■ PROBLEM TO SOLVE ■
The lines to copy are those in the listing that hold the word "part".

■ DATA SHOWN ■
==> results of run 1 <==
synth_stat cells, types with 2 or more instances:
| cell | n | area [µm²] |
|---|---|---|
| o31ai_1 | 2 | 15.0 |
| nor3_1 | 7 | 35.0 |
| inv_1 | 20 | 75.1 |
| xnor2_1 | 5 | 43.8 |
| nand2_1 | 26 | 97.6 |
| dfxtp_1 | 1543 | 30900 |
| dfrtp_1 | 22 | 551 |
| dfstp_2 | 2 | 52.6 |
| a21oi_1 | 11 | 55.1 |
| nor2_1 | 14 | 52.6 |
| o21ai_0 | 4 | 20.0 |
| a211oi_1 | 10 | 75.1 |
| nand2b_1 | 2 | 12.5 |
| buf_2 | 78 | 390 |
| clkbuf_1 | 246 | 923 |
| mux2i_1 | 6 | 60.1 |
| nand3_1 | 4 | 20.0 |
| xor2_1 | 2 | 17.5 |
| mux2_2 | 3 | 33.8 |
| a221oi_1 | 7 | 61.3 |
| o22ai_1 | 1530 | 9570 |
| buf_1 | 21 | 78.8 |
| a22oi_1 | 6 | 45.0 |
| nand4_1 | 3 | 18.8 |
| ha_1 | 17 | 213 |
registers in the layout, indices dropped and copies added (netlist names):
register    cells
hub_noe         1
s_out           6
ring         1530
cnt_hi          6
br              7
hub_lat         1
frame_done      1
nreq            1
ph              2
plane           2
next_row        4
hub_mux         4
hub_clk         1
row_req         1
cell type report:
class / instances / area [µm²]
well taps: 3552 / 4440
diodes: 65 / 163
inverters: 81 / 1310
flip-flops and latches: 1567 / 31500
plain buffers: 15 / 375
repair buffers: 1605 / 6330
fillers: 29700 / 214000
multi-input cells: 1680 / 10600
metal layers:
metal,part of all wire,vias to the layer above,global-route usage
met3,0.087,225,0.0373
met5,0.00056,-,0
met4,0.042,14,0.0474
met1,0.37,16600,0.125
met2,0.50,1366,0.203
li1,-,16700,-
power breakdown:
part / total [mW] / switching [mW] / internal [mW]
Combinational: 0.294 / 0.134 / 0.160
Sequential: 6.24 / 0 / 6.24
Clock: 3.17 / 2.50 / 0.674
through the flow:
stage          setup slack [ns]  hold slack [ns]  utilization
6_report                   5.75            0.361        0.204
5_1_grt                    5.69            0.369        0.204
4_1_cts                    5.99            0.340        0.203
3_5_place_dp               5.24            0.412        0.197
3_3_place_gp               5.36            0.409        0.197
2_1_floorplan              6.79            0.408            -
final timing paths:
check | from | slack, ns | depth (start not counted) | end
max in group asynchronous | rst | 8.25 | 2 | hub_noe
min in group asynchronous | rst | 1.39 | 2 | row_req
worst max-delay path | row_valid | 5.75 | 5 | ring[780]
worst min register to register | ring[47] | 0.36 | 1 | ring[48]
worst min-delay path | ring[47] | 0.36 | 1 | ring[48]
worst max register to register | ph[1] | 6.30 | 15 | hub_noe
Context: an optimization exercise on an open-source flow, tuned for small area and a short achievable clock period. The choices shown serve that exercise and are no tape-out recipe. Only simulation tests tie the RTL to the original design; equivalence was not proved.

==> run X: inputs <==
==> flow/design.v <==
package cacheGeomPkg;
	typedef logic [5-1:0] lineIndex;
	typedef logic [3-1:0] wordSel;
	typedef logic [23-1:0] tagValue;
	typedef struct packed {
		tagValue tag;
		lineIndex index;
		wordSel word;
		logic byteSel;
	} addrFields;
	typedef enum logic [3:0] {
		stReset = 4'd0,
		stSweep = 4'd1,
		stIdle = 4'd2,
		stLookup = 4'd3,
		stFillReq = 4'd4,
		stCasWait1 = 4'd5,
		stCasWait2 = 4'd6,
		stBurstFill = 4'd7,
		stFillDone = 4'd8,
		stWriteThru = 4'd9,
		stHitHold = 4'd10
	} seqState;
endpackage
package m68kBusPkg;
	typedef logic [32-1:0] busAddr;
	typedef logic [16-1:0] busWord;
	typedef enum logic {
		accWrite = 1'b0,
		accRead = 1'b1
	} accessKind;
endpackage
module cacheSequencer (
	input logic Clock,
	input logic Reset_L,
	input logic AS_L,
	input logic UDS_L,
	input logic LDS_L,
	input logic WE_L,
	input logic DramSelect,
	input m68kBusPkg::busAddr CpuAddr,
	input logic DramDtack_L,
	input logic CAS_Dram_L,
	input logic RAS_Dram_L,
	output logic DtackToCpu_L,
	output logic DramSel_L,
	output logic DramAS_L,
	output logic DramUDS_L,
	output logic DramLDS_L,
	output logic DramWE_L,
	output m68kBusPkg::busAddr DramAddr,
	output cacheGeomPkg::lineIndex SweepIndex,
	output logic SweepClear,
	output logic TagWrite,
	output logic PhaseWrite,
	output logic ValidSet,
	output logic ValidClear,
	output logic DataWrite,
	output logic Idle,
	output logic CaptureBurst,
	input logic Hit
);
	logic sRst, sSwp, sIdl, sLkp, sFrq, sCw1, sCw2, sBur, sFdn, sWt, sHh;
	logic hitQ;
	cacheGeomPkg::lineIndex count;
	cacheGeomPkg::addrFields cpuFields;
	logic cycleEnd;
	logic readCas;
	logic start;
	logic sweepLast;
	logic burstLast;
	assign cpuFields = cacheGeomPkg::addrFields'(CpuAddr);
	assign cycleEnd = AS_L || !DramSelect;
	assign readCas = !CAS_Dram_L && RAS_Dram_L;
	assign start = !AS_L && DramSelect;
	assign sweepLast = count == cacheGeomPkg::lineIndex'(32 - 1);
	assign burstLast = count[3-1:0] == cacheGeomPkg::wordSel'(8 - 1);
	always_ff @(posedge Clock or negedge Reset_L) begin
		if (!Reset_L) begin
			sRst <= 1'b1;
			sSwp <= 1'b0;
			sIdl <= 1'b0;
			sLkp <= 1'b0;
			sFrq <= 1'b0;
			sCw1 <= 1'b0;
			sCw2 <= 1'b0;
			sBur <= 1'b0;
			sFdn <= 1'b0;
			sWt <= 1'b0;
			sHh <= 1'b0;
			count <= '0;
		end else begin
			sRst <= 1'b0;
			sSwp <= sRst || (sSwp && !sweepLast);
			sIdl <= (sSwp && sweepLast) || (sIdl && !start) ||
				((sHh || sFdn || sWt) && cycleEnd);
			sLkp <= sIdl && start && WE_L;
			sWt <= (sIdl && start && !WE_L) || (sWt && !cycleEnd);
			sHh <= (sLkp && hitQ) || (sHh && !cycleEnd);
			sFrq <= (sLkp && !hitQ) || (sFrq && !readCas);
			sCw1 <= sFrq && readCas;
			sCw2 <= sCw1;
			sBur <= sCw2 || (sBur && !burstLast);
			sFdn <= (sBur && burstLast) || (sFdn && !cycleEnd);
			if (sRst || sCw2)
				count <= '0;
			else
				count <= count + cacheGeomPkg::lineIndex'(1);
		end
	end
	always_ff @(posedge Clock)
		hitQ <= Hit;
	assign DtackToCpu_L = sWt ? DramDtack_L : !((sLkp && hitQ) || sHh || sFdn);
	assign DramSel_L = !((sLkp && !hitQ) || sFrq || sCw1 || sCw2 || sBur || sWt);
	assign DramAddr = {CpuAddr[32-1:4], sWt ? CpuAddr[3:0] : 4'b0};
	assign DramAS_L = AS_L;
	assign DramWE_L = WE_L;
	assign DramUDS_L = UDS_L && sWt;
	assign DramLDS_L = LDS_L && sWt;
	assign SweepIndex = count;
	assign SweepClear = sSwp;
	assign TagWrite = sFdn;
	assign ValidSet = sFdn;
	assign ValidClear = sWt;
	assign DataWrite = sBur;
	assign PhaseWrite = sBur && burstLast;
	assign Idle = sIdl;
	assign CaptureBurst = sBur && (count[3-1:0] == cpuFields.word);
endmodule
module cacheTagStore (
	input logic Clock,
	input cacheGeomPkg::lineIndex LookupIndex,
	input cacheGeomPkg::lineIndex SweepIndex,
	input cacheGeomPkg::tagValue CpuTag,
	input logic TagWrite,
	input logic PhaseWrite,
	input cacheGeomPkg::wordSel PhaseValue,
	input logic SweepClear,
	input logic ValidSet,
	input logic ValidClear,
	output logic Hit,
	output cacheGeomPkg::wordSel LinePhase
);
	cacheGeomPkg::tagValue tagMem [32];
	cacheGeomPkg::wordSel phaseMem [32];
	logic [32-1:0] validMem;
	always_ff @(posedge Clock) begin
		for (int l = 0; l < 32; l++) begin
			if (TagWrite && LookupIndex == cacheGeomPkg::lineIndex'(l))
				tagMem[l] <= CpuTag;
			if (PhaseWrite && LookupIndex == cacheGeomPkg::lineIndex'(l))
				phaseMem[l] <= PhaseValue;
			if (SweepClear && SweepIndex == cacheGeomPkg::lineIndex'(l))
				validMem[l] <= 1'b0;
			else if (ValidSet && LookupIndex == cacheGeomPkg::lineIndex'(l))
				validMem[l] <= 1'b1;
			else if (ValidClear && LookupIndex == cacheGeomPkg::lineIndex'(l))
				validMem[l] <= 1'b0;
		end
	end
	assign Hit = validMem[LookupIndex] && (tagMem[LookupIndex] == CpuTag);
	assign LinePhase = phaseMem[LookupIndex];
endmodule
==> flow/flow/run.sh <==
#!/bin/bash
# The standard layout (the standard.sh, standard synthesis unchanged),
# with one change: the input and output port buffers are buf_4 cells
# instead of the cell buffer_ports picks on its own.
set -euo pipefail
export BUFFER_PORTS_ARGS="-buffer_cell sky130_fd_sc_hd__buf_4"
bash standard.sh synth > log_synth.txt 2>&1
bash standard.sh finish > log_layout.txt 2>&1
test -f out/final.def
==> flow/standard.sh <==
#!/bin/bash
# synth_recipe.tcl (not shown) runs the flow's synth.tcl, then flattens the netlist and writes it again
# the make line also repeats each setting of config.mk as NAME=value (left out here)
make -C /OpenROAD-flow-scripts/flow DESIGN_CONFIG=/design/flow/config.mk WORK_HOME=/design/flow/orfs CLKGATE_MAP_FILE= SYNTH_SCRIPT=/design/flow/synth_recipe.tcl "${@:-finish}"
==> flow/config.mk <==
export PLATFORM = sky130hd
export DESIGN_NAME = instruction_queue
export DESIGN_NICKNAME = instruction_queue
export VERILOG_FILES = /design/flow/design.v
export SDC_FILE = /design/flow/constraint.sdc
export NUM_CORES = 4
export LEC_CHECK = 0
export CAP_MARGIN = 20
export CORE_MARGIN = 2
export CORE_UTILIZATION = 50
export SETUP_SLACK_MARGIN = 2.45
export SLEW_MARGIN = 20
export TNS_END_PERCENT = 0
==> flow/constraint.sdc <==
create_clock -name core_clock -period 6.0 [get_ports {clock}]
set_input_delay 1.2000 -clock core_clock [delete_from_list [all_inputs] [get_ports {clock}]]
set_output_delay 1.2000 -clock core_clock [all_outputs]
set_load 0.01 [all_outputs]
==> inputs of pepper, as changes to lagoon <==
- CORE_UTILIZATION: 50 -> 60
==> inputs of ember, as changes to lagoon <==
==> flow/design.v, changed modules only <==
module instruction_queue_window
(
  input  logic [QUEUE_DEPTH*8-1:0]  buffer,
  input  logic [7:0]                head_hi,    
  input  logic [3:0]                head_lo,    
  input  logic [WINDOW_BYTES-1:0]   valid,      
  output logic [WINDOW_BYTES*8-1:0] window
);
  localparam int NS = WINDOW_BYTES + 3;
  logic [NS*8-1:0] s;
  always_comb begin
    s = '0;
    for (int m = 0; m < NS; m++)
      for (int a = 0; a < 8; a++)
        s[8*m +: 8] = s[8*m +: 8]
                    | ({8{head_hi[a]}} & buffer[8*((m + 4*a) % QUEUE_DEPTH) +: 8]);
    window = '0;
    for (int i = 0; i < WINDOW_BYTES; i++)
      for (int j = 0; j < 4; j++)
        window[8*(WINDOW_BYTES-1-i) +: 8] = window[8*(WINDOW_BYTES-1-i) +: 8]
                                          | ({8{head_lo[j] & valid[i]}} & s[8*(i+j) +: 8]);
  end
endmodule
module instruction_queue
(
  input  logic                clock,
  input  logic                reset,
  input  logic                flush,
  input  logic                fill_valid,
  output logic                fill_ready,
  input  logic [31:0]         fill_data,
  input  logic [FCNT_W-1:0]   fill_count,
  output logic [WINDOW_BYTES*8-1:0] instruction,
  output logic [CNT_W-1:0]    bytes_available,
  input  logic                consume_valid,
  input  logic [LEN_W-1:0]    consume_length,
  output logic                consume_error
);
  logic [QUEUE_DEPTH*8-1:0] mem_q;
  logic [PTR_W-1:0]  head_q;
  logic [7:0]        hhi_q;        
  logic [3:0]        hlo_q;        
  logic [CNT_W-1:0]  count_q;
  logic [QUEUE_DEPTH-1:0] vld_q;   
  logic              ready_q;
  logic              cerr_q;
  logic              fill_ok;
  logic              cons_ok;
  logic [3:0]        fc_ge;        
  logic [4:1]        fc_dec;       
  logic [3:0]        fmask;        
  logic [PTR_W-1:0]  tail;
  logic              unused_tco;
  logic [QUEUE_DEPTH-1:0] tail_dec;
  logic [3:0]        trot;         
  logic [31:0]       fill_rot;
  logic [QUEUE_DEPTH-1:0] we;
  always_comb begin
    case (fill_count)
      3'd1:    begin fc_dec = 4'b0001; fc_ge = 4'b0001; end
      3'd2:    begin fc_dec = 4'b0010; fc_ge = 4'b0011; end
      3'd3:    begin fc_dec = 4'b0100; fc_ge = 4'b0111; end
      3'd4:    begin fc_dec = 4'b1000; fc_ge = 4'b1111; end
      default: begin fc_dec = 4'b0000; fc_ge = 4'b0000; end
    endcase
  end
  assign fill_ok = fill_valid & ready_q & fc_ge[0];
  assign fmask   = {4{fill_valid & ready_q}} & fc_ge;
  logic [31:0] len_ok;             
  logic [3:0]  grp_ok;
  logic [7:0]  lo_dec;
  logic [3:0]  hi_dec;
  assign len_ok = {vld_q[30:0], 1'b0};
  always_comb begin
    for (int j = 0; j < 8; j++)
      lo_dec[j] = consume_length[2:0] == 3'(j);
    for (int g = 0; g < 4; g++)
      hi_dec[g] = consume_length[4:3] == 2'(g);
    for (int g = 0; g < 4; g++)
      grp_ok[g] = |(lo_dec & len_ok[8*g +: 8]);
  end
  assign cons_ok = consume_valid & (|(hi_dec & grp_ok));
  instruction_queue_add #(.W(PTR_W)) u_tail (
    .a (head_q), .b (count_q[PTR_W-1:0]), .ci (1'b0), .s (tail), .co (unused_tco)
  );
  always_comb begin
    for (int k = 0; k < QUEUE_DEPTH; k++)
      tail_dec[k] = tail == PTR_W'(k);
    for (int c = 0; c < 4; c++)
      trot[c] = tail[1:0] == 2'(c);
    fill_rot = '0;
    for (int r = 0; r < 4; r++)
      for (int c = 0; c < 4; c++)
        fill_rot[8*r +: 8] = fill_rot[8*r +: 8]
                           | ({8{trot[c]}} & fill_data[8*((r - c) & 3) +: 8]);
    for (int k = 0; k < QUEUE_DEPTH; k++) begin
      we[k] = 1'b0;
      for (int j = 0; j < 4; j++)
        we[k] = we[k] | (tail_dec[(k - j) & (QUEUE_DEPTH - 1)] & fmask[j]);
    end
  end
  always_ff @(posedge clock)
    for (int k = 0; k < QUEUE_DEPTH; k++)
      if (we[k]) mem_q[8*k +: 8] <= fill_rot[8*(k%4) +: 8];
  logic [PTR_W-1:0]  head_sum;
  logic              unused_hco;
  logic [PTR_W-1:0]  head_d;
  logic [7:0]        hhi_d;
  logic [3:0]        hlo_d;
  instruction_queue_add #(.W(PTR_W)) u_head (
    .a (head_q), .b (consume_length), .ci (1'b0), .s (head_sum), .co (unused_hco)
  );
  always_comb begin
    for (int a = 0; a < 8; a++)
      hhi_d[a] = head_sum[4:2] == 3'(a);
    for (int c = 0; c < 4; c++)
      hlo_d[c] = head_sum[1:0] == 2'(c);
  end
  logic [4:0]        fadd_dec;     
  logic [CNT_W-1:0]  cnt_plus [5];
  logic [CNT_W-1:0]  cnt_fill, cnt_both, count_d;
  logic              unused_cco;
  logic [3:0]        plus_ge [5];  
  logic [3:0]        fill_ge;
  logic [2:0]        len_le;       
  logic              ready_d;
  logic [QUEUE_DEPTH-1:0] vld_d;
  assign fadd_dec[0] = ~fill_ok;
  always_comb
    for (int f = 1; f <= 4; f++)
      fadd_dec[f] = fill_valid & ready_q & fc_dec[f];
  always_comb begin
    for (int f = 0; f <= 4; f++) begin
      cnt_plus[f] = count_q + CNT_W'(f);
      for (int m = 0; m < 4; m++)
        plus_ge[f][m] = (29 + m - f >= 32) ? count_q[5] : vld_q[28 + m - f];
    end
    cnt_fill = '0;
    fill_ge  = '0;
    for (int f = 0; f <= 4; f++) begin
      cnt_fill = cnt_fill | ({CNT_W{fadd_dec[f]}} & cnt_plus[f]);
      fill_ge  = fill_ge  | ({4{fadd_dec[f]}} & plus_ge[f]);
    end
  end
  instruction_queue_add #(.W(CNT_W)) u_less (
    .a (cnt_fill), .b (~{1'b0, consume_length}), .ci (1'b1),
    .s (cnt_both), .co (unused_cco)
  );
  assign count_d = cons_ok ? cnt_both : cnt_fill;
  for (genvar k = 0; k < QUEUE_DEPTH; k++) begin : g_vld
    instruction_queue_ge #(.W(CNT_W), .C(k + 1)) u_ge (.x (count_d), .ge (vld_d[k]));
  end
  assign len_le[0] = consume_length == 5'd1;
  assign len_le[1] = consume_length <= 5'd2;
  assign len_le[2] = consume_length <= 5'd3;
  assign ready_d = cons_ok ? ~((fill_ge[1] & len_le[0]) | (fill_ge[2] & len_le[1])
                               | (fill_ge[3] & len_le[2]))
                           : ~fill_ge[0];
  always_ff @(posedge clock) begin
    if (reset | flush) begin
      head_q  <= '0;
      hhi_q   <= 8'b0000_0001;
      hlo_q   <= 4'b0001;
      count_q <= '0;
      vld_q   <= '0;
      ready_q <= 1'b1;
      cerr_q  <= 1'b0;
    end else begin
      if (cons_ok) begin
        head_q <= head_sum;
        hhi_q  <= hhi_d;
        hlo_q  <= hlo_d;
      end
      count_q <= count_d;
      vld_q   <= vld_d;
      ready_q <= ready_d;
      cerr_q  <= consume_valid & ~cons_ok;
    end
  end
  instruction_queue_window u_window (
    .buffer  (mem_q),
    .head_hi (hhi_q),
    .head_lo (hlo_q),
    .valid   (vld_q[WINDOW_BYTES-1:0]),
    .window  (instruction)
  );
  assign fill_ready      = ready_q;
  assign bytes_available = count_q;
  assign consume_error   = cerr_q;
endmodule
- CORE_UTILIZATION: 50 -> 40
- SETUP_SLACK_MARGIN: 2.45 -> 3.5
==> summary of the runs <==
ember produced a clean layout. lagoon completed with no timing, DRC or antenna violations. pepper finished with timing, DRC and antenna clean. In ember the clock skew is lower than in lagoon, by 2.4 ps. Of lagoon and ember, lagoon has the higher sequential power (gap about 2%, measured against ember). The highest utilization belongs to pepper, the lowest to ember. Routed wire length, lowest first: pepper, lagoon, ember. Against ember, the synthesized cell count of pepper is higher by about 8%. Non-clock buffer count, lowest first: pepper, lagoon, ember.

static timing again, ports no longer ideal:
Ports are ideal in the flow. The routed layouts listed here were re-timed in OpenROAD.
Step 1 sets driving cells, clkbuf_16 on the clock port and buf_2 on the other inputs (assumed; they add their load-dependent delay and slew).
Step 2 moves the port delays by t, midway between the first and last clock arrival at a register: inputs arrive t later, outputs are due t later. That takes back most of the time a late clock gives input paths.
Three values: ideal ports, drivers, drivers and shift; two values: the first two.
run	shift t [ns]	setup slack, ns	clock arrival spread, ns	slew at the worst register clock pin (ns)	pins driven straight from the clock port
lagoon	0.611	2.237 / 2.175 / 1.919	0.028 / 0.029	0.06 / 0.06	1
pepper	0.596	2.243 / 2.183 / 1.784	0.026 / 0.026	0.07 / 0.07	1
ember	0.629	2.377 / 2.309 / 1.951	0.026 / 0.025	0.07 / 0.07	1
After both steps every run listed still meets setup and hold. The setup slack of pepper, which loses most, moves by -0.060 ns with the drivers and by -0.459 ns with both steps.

■ RESPONSE AREA ■
metal,part of all wire,vias to the layer above,global-route usage
part / total [mW] / switching [mW] / internal [mW]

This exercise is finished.